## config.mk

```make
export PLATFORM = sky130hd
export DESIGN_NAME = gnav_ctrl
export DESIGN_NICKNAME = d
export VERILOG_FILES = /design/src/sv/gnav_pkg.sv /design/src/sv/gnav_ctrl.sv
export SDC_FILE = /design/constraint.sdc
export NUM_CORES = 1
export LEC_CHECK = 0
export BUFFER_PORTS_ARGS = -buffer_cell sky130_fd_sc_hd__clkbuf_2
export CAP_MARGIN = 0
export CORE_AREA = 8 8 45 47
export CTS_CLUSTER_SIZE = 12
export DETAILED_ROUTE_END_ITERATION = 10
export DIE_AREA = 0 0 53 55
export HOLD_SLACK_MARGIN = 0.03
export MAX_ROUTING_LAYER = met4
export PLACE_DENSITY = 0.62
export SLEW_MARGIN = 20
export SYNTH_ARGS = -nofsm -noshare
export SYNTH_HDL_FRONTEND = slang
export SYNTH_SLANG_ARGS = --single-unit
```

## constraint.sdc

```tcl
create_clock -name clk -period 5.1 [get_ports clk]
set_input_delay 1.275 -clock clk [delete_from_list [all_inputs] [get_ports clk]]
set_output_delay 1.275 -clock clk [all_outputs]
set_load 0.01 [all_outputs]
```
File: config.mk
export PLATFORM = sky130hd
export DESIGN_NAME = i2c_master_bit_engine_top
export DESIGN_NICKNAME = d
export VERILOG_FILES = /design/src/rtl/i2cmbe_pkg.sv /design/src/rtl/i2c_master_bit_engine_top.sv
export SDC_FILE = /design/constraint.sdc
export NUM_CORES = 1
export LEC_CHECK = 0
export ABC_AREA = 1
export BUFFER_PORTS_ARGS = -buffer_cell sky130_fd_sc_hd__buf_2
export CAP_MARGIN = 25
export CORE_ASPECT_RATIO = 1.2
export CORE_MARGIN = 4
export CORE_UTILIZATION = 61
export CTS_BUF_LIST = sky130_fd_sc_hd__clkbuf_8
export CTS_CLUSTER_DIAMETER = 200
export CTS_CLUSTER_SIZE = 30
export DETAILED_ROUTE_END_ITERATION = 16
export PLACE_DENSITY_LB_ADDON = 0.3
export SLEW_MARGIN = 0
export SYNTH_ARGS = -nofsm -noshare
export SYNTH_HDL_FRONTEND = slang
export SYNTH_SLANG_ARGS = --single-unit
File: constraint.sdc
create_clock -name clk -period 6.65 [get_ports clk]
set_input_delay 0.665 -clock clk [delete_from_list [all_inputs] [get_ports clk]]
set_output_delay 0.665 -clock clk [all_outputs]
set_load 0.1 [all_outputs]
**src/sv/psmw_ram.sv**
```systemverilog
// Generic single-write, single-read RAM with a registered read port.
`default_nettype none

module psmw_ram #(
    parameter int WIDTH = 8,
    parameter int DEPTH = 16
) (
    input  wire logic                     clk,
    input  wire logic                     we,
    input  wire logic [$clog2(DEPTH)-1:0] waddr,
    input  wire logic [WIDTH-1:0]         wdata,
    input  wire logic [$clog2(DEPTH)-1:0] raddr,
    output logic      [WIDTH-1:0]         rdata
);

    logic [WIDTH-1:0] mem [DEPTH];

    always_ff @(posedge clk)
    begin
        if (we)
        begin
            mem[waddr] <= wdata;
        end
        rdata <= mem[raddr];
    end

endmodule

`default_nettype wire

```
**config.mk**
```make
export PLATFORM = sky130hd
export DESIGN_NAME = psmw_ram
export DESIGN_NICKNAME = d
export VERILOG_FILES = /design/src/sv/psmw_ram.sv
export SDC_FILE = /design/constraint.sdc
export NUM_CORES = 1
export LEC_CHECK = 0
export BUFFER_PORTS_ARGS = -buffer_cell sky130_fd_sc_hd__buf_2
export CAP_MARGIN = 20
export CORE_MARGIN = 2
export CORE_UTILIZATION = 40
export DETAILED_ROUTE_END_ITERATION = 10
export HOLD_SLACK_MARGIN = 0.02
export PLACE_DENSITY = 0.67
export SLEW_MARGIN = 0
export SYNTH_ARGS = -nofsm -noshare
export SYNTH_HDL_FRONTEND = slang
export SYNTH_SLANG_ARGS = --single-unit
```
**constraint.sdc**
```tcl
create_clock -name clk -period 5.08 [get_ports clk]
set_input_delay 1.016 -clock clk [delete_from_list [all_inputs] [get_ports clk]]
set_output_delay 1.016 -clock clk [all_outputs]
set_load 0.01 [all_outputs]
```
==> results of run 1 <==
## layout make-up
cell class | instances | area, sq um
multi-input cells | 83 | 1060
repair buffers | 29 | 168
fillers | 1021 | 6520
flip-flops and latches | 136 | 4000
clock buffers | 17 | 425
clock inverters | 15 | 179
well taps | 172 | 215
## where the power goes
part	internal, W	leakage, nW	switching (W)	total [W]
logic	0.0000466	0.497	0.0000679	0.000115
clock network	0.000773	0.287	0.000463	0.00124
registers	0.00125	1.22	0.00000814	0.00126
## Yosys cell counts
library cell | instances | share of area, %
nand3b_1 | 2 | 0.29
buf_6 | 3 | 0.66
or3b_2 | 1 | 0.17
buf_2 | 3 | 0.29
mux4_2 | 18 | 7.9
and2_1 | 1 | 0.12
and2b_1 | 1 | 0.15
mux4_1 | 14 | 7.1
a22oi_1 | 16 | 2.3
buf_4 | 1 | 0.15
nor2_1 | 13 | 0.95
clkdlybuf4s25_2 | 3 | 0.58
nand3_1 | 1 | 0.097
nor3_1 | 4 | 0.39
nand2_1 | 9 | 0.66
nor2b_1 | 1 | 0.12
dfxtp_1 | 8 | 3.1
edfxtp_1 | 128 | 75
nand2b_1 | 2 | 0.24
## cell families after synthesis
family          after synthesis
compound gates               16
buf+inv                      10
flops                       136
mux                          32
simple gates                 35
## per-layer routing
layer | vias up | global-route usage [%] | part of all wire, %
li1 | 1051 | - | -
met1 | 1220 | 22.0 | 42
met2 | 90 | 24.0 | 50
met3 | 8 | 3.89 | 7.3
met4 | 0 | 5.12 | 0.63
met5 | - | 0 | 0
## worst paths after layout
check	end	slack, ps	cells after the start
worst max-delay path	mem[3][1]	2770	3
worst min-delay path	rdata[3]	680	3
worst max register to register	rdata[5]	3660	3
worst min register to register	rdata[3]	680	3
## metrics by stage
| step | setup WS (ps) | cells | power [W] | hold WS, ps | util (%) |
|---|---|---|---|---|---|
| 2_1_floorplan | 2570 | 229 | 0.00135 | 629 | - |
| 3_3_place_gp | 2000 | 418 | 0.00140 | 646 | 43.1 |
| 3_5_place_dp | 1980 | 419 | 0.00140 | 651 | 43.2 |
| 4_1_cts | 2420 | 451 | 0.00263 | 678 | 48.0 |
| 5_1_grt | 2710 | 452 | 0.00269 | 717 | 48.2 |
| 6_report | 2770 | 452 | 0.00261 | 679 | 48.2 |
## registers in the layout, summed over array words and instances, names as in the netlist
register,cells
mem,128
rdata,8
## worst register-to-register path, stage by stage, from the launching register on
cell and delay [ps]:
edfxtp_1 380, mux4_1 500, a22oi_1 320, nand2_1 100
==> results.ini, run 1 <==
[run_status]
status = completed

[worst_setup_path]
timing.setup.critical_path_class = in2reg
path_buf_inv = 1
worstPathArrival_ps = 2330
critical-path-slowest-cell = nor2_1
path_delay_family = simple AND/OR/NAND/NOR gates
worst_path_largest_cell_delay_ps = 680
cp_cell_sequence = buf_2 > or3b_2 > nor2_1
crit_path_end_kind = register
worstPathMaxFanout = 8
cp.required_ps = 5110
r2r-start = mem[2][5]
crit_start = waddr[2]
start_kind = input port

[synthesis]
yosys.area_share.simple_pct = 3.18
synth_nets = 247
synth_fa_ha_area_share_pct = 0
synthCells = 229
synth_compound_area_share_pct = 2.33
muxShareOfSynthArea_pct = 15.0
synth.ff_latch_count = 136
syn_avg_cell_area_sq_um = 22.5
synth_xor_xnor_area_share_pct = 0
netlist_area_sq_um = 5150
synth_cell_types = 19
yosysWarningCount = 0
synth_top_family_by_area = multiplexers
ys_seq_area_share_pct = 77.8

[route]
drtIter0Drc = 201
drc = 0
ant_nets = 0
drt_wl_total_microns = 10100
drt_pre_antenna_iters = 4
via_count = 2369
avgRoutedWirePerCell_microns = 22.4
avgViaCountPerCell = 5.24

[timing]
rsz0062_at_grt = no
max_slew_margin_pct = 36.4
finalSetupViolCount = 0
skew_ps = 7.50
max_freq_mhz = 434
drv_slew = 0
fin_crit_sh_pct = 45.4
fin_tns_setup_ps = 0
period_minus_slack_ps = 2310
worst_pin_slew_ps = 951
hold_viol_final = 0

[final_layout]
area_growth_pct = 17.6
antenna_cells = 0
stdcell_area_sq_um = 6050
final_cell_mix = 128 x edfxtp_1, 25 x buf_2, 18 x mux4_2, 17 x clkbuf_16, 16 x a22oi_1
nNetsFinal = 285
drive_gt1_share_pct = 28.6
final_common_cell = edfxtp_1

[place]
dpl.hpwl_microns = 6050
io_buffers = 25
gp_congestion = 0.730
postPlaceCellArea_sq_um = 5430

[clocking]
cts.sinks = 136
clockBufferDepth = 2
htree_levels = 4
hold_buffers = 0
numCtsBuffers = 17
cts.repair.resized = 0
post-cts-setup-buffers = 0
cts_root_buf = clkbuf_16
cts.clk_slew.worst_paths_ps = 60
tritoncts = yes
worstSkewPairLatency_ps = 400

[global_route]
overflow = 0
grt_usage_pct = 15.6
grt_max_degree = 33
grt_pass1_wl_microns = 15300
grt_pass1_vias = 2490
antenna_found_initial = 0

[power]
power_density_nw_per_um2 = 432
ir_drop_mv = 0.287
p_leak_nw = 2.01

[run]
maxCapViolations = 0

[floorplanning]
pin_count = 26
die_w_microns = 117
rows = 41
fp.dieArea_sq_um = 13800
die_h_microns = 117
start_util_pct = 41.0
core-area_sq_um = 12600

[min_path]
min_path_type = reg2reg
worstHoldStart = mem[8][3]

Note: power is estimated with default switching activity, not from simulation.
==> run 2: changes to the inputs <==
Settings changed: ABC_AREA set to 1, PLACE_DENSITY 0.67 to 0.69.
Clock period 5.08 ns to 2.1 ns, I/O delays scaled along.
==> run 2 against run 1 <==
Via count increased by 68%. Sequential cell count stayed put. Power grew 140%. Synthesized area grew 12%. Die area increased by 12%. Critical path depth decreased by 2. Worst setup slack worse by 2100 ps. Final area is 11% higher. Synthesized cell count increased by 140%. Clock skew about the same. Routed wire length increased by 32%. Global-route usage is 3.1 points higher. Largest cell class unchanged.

☆ ☆ ☆ ☆ ☆ ☆ ☆

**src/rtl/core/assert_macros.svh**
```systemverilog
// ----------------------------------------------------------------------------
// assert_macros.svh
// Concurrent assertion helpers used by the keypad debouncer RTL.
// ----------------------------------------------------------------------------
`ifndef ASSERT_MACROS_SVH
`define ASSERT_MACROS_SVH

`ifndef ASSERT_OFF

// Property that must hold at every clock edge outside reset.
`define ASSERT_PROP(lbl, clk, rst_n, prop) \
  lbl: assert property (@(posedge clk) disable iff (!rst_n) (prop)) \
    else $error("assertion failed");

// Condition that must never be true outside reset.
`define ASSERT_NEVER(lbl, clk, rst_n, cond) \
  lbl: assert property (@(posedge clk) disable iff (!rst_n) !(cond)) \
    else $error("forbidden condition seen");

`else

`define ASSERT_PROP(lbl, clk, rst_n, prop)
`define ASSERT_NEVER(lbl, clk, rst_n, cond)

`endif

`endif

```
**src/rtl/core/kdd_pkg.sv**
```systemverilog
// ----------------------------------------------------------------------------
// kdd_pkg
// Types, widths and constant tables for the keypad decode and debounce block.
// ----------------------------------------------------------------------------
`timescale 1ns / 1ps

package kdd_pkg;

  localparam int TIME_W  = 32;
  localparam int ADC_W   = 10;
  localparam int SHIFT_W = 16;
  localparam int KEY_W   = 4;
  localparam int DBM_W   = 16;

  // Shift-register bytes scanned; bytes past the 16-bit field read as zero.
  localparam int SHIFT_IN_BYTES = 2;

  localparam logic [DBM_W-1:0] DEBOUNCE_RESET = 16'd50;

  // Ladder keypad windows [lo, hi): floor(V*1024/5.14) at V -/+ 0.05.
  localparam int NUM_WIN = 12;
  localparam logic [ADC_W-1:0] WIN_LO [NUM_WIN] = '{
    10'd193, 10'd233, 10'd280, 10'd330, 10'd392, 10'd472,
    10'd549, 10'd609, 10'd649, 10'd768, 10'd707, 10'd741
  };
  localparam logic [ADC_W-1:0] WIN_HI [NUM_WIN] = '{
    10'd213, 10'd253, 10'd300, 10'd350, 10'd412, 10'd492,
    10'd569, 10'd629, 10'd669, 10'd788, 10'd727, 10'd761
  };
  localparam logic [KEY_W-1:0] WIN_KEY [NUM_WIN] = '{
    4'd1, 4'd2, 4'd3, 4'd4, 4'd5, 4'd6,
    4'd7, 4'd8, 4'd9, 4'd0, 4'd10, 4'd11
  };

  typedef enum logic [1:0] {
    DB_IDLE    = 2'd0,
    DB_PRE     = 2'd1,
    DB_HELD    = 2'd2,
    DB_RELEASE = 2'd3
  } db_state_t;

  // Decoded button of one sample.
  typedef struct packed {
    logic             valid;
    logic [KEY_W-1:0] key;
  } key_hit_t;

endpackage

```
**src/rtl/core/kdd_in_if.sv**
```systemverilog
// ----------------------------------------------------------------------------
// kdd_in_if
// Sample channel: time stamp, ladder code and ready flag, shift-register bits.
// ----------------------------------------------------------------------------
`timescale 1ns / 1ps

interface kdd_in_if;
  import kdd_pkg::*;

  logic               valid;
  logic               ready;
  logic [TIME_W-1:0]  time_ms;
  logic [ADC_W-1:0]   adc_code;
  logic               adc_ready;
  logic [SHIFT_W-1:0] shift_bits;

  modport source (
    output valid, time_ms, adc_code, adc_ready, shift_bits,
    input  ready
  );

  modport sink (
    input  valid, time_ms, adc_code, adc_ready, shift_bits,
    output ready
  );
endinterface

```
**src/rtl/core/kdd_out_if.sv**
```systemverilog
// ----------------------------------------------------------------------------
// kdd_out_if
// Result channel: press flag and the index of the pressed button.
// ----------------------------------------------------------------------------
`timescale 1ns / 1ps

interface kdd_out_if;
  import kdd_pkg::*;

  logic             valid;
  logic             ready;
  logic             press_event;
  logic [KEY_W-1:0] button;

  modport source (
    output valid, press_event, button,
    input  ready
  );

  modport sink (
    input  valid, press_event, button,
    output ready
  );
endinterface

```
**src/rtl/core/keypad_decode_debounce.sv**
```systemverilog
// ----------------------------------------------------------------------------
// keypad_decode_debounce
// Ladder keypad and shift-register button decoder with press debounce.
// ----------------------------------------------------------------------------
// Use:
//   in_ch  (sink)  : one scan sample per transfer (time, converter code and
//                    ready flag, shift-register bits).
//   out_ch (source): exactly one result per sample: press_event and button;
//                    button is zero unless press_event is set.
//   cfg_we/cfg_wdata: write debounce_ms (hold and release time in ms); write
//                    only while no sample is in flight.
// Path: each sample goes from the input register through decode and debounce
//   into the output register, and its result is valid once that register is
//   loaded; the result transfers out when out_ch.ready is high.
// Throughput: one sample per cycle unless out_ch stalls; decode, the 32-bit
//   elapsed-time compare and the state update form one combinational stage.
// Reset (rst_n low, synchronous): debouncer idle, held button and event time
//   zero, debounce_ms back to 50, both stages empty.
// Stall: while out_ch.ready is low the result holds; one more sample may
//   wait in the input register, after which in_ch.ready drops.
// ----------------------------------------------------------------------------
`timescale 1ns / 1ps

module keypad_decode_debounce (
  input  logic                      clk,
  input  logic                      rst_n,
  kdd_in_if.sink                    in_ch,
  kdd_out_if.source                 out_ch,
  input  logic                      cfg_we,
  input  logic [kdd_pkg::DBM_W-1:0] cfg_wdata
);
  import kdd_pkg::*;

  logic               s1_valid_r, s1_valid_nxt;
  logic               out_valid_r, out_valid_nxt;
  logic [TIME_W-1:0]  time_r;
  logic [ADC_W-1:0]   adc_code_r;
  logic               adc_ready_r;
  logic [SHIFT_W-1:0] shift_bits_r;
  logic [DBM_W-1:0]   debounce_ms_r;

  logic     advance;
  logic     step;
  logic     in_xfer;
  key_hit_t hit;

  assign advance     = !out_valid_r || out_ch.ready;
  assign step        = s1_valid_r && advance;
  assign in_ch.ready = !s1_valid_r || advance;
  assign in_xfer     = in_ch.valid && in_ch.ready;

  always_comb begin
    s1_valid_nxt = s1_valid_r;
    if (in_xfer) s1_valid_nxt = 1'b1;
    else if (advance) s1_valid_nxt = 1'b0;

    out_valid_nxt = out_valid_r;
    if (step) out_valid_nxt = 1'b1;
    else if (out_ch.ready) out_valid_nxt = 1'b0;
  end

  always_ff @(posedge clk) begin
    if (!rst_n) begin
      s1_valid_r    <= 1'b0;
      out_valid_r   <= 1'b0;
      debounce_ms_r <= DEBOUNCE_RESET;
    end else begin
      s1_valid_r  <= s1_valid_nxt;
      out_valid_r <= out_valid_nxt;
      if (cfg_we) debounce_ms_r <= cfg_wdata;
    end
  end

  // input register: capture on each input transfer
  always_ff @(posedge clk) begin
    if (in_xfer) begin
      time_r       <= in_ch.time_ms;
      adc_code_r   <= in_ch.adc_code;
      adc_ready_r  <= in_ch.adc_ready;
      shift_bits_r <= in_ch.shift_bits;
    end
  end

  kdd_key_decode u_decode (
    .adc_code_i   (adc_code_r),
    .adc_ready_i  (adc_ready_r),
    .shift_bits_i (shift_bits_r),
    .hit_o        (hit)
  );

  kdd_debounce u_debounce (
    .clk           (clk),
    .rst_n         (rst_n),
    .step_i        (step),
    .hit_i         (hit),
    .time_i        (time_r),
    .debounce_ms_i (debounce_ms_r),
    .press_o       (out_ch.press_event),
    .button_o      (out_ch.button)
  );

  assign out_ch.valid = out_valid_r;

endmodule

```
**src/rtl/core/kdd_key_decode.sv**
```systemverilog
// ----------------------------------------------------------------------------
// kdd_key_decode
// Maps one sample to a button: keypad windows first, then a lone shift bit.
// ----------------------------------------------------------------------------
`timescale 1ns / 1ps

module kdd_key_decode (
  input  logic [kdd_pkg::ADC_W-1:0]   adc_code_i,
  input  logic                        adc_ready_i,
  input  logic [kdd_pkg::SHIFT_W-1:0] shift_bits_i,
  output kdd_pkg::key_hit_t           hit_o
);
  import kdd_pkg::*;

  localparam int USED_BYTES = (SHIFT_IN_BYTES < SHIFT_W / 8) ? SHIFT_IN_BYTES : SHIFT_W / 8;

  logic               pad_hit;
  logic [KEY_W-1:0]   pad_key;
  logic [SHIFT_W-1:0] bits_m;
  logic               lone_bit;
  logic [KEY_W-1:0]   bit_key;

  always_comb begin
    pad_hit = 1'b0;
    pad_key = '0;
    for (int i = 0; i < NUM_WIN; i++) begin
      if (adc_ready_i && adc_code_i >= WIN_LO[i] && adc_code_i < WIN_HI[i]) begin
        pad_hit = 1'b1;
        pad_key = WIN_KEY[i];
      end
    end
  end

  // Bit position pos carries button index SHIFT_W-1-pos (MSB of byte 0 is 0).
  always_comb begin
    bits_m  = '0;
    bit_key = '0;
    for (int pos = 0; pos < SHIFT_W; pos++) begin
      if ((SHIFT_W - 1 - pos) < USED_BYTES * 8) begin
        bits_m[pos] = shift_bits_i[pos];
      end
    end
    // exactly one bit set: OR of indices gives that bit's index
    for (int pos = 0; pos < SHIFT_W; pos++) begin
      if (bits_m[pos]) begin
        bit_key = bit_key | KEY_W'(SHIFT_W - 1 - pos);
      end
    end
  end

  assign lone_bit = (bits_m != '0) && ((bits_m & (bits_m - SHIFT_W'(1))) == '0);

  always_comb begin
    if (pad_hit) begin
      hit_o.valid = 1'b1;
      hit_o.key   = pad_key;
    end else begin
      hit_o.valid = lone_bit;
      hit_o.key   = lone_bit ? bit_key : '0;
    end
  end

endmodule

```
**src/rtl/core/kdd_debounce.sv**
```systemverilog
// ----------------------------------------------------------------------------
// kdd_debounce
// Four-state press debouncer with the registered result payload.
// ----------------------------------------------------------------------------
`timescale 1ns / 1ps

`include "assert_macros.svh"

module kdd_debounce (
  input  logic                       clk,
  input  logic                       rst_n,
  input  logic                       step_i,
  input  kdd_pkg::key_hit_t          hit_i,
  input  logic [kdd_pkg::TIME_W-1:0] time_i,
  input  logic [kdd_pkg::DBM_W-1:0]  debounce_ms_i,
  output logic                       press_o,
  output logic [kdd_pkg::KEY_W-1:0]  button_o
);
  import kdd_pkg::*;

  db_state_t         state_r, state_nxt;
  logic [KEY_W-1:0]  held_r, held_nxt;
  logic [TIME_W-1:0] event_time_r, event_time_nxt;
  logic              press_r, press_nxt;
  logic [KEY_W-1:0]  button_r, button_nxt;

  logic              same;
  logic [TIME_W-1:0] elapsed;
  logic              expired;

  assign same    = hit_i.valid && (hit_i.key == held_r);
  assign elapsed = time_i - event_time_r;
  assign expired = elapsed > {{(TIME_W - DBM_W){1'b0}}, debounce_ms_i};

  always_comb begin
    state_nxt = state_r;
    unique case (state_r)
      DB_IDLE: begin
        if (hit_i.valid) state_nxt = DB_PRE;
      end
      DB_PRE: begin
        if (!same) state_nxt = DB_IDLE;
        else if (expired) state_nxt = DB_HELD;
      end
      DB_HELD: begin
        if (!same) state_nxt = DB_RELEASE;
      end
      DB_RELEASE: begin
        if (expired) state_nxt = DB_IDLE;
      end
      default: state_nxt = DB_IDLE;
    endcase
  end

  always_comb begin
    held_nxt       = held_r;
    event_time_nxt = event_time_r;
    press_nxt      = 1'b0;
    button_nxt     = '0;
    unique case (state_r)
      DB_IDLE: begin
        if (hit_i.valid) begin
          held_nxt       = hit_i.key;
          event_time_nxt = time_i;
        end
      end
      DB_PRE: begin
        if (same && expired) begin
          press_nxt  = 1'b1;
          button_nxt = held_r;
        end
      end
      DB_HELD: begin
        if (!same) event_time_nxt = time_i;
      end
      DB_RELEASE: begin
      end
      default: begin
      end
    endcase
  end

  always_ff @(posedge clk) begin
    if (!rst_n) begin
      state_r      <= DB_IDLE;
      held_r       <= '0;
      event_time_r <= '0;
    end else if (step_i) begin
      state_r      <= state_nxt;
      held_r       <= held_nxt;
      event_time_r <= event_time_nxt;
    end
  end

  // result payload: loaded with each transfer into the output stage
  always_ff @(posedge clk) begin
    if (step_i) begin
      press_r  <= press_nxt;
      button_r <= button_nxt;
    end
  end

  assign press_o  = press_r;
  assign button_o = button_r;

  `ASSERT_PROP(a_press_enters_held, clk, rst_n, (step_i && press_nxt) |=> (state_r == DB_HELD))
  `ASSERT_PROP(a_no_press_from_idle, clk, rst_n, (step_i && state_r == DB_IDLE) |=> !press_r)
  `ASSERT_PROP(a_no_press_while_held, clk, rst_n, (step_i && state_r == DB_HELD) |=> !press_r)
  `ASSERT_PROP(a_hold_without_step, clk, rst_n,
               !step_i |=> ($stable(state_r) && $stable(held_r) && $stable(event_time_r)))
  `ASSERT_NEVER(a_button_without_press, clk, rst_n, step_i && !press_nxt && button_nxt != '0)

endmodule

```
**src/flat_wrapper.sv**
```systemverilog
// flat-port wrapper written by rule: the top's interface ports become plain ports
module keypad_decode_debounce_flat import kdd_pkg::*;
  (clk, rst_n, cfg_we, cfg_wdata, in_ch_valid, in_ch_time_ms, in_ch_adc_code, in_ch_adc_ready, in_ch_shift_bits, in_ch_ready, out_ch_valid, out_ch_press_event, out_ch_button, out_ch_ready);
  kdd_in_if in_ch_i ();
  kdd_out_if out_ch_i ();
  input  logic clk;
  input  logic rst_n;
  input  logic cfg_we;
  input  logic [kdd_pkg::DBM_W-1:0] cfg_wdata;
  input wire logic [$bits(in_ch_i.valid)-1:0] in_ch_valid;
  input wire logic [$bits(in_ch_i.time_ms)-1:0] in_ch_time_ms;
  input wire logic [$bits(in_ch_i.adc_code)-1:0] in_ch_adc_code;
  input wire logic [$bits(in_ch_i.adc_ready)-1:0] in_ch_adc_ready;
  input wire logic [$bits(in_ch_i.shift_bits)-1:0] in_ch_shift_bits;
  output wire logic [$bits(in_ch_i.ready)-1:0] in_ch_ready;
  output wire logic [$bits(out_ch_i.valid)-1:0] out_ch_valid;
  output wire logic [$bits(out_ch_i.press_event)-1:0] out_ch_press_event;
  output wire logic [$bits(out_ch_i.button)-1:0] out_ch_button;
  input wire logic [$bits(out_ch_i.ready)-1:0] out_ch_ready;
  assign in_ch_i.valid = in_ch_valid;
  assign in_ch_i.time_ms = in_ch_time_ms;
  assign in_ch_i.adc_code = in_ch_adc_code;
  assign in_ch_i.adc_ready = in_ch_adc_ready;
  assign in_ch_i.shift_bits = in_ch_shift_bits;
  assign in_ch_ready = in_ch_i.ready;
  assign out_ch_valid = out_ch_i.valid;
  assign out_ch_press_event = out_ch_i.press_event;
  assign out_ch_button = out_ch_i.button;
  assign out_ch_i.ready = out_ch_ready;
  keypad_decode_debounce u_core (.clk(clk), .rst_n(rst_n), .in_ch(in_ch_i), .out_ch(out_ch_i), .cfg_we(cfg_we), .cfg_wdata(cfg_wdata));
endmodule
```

☆ ☆ ☆ ☆ ☆ ☆ ☆

[Problem to solve] Look through the entries above, and wherever a line holds the string "payload", copy it.

[Expected answer]
// Four-state press debouncer with the registered result payload.
  // result payload: loaded with each transfer into the output stage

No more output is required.